Mango Feature Shout-Outs

Did you know you can earn points on our “Mango Checklist” by adding a Mango logo or link to your library’s website?  Prominently feature the link on your website and it’s sure to attract more attention than if it’s buried somewhere the user has to search for it.  Of course, there’s a number of ways that libraries can do this.  To provide some inspiration, we’re going to feature a few rockstar examples from our partner libraries:

Musser Public Library and the Terrebonne Parish Library System both featured Mango in their scrolling homepage slideshow.  Not only does this approach provide a visual “pop” that grabs patrons’ attention, it also allows the library to feature different events and resources on a timely basis.
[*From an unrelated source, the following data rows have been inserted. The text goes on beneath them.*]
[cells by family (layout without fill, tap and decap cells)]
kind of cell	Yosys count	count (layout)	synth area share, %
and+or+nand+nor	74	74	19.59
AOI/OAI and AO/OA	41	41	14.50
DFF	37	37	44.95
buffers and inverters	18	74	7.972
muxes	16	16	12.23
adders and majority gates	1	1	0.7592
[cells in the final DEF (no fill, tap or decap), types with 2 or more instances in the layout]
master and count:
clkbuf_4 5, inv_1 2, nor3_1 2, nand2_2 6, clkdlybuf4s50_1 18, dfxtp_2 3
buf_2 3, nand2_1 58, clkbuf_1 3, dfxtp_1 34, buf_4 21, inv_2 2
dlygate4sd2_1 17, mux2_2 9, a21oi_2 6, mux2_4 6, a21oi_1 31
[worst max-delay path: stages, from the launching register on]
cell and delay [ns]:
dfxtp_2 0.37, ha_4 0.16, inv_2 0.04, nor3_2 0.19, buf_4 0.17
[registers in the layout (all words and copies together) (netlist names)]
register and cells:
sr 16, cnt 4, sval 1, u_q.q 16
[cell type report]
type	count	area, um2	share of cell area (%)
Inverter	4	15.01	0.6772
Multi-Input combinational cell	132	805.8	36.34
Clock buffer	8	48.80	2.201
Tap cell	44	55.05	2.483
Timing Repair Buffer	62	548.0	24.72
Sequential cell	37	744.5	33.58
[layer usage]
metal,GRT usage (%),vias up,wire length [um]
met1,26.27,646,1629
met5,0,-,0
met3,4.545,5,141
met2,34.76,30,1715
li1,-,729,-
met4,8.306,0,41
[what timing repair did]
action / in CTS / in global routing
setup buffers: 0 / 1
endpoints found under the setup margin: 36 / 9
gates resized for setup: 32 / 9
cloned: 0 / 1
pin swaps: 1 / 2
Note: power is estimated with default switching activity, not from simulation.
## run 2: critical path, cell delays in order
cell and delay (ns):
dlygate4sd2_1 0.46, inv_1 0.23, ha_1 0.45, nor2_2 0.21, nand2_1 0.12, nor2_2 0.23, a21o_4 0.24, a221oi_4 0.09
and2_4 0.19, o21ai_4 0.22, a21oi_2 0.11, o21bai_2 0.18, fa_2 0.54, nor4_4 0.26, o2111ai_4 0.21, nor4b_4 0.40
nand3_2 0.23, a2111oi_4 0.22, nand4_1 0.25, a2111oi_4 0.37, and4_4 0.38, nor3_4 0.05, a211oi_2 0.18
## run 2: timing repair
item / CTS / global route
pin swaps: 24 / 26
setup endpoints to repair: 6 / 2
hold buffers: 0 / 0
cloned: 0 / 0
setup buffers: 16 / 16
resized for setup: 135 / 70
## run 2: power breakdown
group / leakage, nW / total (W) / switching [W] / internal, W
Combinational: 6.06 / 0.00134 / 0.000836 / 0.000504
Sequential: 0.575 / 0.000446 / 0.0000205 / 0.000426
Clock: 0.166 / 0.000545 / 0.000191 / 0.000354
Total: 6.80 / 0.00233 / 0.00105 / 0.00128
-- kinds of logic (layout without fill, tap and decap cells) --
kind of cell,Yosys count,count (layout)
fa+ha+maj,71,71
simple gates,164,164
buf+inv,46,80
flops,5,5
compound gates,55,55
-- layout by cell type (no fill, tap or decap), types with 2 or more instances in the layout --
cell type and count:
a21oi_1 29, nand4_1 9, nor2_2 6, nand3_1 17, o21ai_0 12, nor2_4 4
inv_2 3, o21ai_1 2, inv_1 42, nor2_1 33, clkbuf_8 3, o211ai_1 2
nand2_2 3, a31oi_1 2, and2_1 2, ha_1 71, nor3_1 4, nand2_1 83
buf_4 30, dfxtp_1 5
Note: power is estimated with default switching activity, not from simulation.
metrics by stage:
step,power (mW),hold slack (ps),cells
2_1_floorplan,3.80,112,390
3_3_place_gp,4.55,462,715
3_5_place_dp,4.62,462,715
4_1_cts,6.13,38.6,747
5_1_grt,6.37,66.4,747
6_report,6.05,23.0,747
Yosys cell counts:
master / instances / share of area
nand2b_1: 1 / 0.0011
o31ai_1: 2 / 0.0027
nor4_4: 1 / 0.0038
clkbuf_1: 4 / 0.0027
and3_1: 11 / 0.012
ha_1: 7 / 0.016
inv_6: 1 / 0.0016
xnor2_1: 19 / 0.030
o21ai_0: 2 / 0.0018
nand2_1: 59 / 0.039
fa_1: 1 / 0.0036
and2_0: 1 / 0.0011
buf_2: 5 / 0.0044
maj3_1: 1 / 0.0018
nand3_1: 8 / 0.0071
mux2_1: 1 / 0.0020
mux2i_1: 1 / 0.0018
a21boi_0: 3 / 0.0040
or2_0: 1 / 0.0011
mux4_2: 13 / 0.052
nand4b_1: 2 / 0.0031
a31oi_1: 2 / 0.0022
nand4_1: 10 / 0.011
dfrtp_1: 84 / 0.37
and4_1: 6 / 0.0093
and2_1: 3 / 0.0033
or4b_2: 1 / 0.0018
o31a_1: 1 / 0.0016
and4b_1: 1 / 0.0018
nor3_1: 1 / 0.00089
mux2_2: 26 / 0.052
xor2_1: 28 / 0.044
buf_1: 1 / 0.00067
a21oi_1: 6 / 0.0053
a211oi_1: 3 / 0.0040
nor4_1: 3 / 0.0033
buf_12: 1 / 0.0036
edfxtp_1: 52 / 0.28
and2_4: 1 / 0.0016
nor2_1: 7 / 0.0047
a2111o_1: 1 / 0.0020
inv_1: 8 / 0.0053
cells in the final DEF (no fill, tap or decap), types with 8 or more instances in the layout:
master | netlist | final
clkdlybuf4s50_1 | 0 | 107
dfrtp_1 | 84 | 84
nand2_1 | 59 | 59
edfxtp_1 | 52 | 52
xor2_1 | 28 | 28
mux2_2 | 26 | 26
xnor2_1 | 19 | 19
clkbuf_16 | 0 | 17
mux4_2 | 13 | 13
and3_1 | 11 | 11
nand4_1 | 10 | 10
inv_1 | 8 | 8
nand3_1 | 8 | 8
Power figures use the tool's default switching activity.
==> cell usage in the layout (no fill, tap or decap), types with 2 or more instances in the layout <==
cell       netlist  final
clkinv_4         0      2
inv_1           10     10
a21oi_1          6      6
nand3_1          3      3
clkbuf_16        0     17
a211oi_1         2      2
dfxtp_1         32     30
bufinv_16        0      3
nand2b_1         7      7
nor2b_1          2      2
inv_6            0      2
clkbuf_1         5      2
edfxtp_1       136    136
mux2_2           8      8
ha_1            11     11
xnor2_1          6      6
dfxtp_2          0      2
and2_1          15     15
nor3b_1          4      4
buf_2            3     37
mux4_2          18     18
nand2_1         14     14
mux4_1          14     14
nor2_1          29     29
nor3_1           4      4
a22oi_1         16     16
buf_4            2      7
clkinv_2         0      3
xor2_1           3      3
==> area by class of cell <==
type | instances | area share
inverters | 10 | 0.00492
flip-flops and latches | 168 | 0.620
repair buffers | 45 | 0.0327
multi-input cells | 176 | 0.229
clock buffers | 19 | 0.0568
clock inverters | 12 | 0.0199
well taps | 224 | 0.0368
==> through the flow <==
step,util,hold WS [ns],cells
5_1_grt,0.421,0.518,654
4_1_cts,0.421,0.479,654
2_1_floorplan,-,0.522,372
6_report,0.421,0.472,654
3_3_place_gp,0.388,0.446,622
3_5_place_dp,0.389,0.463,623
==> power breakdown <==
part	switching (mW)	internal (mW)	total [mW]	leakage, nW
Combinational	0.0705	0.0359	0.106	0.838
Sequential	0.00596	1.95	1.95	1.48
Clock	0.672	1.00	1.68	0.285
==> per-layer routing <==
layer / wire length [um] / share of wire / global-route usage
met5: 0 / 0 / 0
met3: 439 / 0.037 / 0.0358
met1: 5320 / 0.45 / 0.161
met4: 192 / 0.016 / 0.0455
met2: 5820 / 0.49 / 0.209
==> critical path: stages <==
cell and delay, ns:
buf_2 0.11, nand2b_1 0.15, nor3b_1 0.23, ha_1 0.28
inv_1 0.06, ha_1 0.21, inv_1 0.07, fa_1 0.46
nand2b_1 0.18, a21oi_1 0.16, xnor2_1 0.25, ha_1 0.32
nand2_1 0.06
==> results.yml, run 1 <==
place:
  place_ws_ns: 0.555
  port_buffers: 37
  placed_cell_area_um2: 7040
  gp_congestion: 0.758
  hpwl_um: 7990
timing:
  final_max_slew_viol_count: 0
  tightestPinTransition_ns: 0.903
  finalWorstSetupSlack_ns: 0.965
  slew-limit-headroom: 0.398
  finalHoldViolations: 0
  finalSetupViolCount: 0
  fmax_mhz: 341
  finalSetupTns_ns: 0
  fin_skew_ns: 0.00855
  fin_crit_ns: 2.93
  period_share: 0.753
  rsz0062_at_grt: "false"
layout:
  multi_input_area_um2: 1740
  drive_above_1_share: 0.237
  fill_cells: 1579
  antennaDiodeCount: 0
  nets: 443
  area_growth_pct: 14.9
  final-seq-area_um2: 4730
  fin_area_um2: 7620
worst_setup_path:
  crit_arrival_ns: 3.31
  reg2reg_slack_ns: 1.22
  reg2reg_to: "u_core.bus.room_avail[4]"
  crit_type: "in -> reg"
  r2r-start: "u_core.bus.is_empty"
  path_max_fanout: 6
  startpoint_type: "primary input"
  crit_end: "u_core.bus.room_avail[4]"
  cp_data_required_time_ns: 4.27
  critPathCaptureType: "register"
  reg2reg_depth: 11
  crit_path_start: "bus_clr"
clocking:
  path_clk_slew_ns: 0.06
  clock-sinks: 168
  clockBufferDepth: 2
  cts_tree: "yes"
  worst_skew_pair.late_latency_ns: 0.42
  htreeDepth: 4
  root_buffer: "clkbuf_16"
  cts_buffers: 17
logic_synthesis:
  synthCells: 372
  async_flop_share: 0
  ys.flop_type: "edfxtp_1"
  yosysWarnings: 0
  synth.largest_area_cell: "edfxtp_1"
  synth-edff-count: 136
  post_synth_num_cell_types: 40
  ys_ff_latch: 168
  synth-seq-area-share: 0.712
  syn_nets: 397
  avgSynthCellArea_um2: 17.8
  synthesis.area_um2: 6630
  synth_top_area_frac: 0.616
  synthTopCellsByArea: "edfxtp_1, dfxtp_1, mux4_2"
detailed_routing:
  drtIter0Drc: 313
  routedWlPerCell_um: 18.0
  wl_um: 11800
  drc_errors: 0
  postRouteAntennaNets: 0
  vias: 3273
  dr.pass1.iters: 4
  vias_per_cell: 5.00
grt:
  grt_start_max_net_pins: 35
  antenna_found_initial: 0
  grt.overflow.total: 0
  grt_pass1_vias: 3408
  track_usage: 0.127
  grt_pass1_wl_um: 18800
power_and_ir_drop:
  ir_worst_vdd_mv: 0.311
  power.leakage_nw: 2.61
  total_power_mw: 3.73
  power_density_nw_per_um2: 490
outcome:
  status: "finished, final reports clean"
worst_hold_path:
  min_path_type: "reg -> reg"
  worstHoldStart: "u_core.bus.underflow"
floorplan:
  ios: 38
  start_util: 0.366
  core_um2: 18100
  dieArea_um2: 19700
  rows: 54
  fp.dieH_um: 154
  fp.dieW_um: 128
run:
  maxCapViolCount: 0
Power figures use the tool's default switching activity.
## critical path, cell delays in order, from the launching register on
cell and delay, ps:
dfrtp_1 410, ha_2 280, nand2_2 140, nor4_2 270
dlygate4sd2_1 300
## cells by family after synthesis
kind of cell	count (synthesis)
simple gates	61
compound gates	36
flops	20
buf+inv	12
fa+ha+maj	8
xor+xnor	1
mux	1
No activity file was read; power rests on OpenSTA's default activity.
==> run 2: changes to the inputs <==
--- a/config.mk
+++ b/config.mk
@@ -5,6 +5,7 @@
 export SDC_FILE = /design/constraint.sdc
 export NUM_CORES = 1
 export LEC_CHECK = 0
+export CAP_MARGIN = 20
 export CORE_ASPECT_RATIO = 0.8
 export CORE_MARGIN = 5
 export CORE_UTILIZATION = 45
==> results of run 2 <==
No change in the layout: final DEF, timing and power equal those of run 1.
### src/flat_wrapper.sv
// flat-port wrapper written by rule: the top's interface ports become plain ports
module i2c_master_wr_flat 
#(
  parameter int CLK_DIV   = 4,
  parameter int MAX_BYTES = 4,
  parameter int LEN_W     = $clog2(MAX_BYTES + 1)
)
  (clk, rst, bus_start, bus_addr, bus_data, bus_len, bus_scl_i, bus_sda_i, bus_busy, bus_done, bus_nack, bus_scl_oe, bus_sda_oe);
  i2c_master_wr_if #(.MAX_BYTES(MAX_BYTES), .LEN_W(LEN_W)) bus_i ();
  input  logic clk;
  input  logic rst;
  input wire logic [$bits(bus_i.start)-1:0] bus_start;
  input wire logic [$bits(bus_i.addr)-1:0] bus_addr;
  input wire logic [$bits(bus_i.data)-1:0] bus_data;
  input wire logic [$bits(bus_i.len)-1:0] bus_len;
  input wire logic [$bits(bus_i.scl_i)-1:0] bus_scl_i;
  input wire logic [$bits(bus_i.sda_i)-1:0] bus_sda_i;
  output wire logic [$bits(bus_i.busy)-1:0] bus_busy;
  output wire logic [$bits(bus_i.done)-1:0] bus_done;
  output wire logic [$bits(bus_i.nack)-1:0] bus_nack;
  output wire logic [$bits(bus_i.scl_oe)-1:0] bus_scl_oe;
  output wire logic [$bits(bus_i.sda_oe)-1:0] bus_sda_oe;
  assign bus_i.start = bus_start;
  assign bus_i.addr = bus_addr;
  assign bus_i.data = bus_data;
  assign bus_i.len = bus_len;
  assign bus_i.scl_i = bus_scl_i;
  assign bus_i.sda_i = bus_sda_i;
  assign bus_busy = bus_i.busy;
  assign bus_done = bus_i.done;
  assign bus_nack = bus_i.nack;
  assign bus_scl_oe = bus_i.scl_oe;
  assign bus_sda_oe = bus_i.sda_oe;
  i2c_master_wr #(.CLK_DIV(CLK_DIV), .MAX_BYTES(MAX_BYTES), .LEN_W(LEN_W)) u_core (.clk(clk), .rst(rst), .bus(bus_i));
endmodule
File: config.mk
export PLATFORM = sky130hd
export DESIGN_NAME = sram_byte_loader
export DESIGN_NICKNAME = d
export VERILOG_FILES = /design/src/rtl/ram_pkg.sv /design/src/rtl/sram_byte_loader_byte_packer.sv /design/src/rtl/sram_byte_loader.sv
export SDC_FILE = /design/constraint.sdc
export NUM_CORES = 1
export LEC_CHECK = 0
export CORE_MARGIN = 5
export CORE_UTILIZATION = 52
export CTS_CLUSTER_SIZE = 30
export DETAILED_ROUTE_END_ITERATION = 12
export PLACE_DENSITY_LB_ADDON = 0.08
export RECOVER_POWER = 50
export REMOVE_ABC_BUFFERS = 1
export SLEW_MARGIN = 10
export SYNTH_ARGS = -nofsm -noshare
export SYNTH_HDL_FRONTEND = slang
export SYNTH_HIERARCHICAL = 1
export SYNTH_SLANG_ARGS = --single-unit
File: constraint.sdc
create_clock -name clk -period 3.3 [get_ports clk]
set_input_delay 0.33 -clock clk [delete_from_list [all_inputs] [get_ports clk]]
set_output_delay 0.33 -clock clk [all_outputs]
set_load 0.005 [all_outputs]
File: src/rtl/ram_pkg.sv
// ram_pkg
// Shared SRAM definitions for the project.
// Contents:
//   - default SRAM byte-address width
//   - default coefficient/image base addresses and the coefficient set size
//   - loader FSM state encoding
//   - helper that turns a coefficient set index into a byte offset
package ram_pkg;

  localparam int unsigned SRAM_ADDR_W_DEFAULT    = 16;
  localparam logic [15:0] COEF_BASE_DEFAULT      = 16'h0000;
  localparam int unsigned COEF_SET_BYTES_DEFAULT = 16;
  localparam logic [15:0] IMAGE_BASE_DEFAULT     = 16'h4000;

  // Width of the per-load byte counter; it wraps silently at 1023.
  localparam int unsigned BYTES_LOADED_W = 10;

  typedef enum logic [2:0] {
    ST_IDLE  = 3'd0,
    ST_ARMED = 3'd1,
    ST_WAIT  = 3'd2,
    ST_FLUSH = 3'd3,
    ST_DONE  = 3'd4
  } loader_state_e;

  // Byte offset of coefficient set 'sel'. The caller truncates the result
  // to its own address width, so large products simply wrap.
  function automatic logic [31:0] coef_set_offset(input logic [6:0] sel,
                                                  input int unsigned set_bytes);
    return 32'(sel) * set_bytes;
  endfunction

endpackage

File: src/rtl/sram_byte_loader_byte_packer.sv
// byte_packer
// Collects bytes into a little-endian 32-bit word and emits it when all four
// lanes are written, or zero-padded when a flush is requested.
// Ports:
//   clk, rst      clock and synchronous active-high reset
//   clear         drop any partially packed word and restart at lane 0
//   wr_en/wr_data write one byte into the current lane
//   flush         emit the partially packed word (ignored when lane_cnt==0)
//   lane_cnt      lane the next byte will be written into
//   word_out      last emitted word (held between emits)
//   word_valid    one-cycle qualifier for a newly emitted word
//   word_partial  emitted word was zero-padded; valid with word_valid
module byte_packer (
  input  logic        clk,
  input  logic        rst,
  input  logic        clear,
  input  logic        wr_en,
  input  logic [7:0]  wr_data,
  input  logic        flush,
  output logic [1:0]  lane_cnt,
  output logic [31:0] word_out,
  output logic        word_valid,
  output logic        word_partial
);

  logic [31:0] acc_q, acc_d;
  logic [1:0]  lane_q, lane_d;
  logic [31:0] word_out_q, word_out_d;
  logic        word_valid_q, word_valid_d;
  logic        word_partial_q, word_partial_d;

  // The accumulator is kept zero in unwritten lanes, so a flush can emit it
  // as-is and get the zero padding for free.
  always_comb begin
    acc_d          = acc_q;
    lane_d         = lane_q;
    word_out_d     = word_out_q;
    word_valid_d   = 1'b0;
    word_partial_d = 1'b0;

    if (clear) begin
      acc_d  = '0;
      lane_d = 2'd0;
    end else if (wr_en) begin
      if (lane_q == 2'd3) begin
        word_out_d     = {wr_data, acc_q[23:0]};
        word_valid_d   = 1'b1;
        word_partial_d = 1'b0;
        acc_d          = '0;
        lane_d         = 2'd0;
      end else begin
        acc_d[{lane_q, 3'b000} +: 8] = wr_data;
        lane_d                       = lane_q + 2'd1;
      end
    end else if (flush && (lane_q != 2'd0)) begin
      word_out_d     = acc_q;
      word_valid_d   = 1'b1;
      word_partial_d = 1'b1;
      acc_d          = '0;
      lane_d         = 2'd0;
    end
  end

  always_ff @(posedge clk) begin
    if (rst) begin
      acc_q          <= '0;
      lane_q         <= 2'd0;
      word_out_q     <= '0;
      word_valid_q   <= 1'b0;
      word_partial_q <= 1'b0;
    end else begin
      acc_q          <= acc_d;
      lane_q         <= lane_d;
      word_out_q     <= word_out_d;
      word_valid_q   <= word_valid_d;
      word_partial_q <= word_partial_d;
    end
  end

  assign lane_cnt     = lane_q;
  assign word_out     = word_out_q;
  assign word_valid   = word_valid_q;
  assign word_partial = word_partial_q;

endmodule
Boyd County Public Library featured Mango on its homepage in their “Library News” section.  This approach not only increases awareness about the resource, but also provides patrons with the latest Mango news.  In this case, BCPL shared info about our new Social Media Feature and how patrons can earn badges by learning with Mango.  You can easily set up a News Section on your library’s website by linking the content to a blog or other RSS feed.  Ideas for Mango updates can be pulled from our monthly newsletter, blog, or from informational materials posted on the MAP.

Another fantastic and effective way to feature Mango on your homepage is to use one of our eye-catching banners, like Fountaindale Public Library did on their site:

All you need to do is log in to the MAP, visit the “Free Downloads” section under the “Promote” tab, and select “Web Banners” to see all the options we have available.  The banners come in all shapes and sizes, so you’re bound to find something that will work perfectly for your site!  Then just link the banner directly to your Mango landing page, providing patrons with a quick and easy way to access the courses.

We’d like to say a big, big thank you to Musser Public Library, Terrebonne Parish Library System, Boyd County Public Library, Fountaindale Public Library, and all the other libraries that have created awesome features for Mango on their website. Keep up the good work!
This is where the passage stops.